I Slack variables for mis-classified pointsI Kernel trick allows non-linear generalizations

More Summary

Software:

Key points:

I Difference between logistic regression and SVMsI Maximum margin principleI Target function for SVMsI Slack variables for mis-classified points

I Kernel trick allows non-linear generalizations

More Summary

Software:

Key points:

CSC 411: Lecture 16: Kernelsurtasun/courses/CSC411_Fall16/16_svm.pdfZemel, Urtasun, Fidler (UofT)...

Documents

Transcript of CSC 411: Lecture 16: Kernelsurtasun/courses/CSC411_Fall16/16_svm.pdfZemel, Urtasun, Fidler (UofT)...

CSC Thermal Interface Materials

Teaching Material for CSC 789 (Multiparadigmatic programming)matt/tenure/vol7/vol7.pdf · Teaching Material for CSC 789 (Multiparadigmatic programming) The content of this package

CSC 413/513: Intro to Algorithms

CSC 311: Introduction to Machine Learning · 2020. 11. 4. · CSC 311: Introduction to Machine Learning Lecture 8 - Probabilistic Models Pt. II, PCA Roger Grosse Chris Maddison Juhan

Πολεμική τακτική και στρατηγική 411-362 π.Χ. · Ασία ο Ξενοφών μετατράπηκε κατ’ ουσία σε αρχιστράτηγο.

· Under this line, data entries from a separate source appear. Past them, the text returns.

===== config.mk =====
export PLATFORM = sky130hd
export DESIGN_NAME = hazard_unit
export DESIGN_NICKNAME = d
export VERILOG_FILES = /design/src/rtl/hazard_unit.sv
export SDC_FILE = /design/constraint.sdc
export NUM_CORES = 1
export LEC_CHECK = 0
export ABC_AREA = 1
export CORE_ASPECT_RATIO = 1.1
export CORE_UTILIZATION = 51
export CTS_CLUSTER_DIAMETER = 50
export CTS_CLUSTER_SIZE = 20
export DETAILED_ROUTE_END_ITERATION = 8
export GPL_ROUTABILITY_DRIVEN = 0
export HOLD_SLACK_MARGIN = 0.15
export PLACE_DENSITY_LB_ADDON = 0.05
export SKIP_LAST_GASP = 1
export SLEW_MARGIN = 20
export SYNTH_ARGS = -nofsm -noshare
export SYNTH_HDL_FRONTEND = slang
export SYNTH_SLANG_ARGS = --single-unit

===== constraint.sdc =====
create_clock -name clock -period 3.5 [get_ports clock]
set_input_delay 0.35 -clock clock [delete_from_list [all_inputs] [get_ports clock]]
set_output_delay 0.35 -clock clock [all_outputs]
set_load 0.03 [all_outputs]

CSC 473 Automata, Grammars & Languages 10/20/10 · CSC 473 Automata, Grammars & Languages 10/20/10 2 C SC 473 Automata, Grammars & Languages 44 PDA CFG (contʼd) Trace computation

Φύλλο 411 | Όχι στην καταστροφή 411.pdf · Ισόγειο κατάστημα - οριζόντια ιδιοκτησία, (πλατεία Μαντώ Μαυρογένους),

Αναρχία (16)

Chapter 4web.mst.edu/~hale/courses/411/411_notes/Chapter4.ver5c.pdf · Chapter 4 Boundary Value Problems in Spherical and Cylindrical Coordinates 4.1 Laplace’s Equation in spherical

ΣΥΝΤΟΜΟ 2ΙΟ 3ΡΑΦΙΚΟ ΣΗΜ 5ΙΩΜΑ · 2014. 5. 24. · Extremadura, Badajoz, Spain από 26 έως 28 Φεβρουαρίου 2013. ( 410- 411) Δ. Eπαγγελμα

Metal-enriched plasmainprotogalactichalos5 Inter-University Centre for Astronomy and Astrophysics, Post Bag 4, Ganesh Khind, Pune 411 007, India Received 23 January, 2009 / Accepted

Φιλοσοφία - CORE · 2017-01-05 · Πρωταγόρας από τα Άβδηρα( 480-411) • Πέρασε μεγάλο μέρος της ζωής του ταξιδεύοντας

CSC 261/461 – Database Systems Lecture 13

ID Alignment: CSC

Genetica 16

CSC 425 - Principles of Compiler Design Ischwesin/fall19/csc425/... · 2019. 10. 8. · Review LL parsing Shift-reduce parsing The LR parsing algorithm Constructing LR parsing tables.

Νέος CEΟ στην Αθ. Ζυθοποιία - Ποιος αντικαθιστά το Ζ. Μηνά · 1 Δευτέρα, 25 Σεπτεμβρίου 2017 Τεύχος #411 Η ΚΑΘΗΜΕΡΙΝΗ

Mitotic polarization of transcription factors during ...diposit.ub.edu/dspace/bitstream/2445/157719/1/688667.pdfsmall population of cells, termed cancer stem cells (CSC) or tumor-initiating

411. MerikŁc DiaforikŁc Exis‚seic

1 Andrea Bangert, ATLAS SCT Meeting, 18.05.2007 Monte Carlo Studies Of Top Quark Pair Production Andrea Bangert, Max Planck Institute of Physics, CSC T6.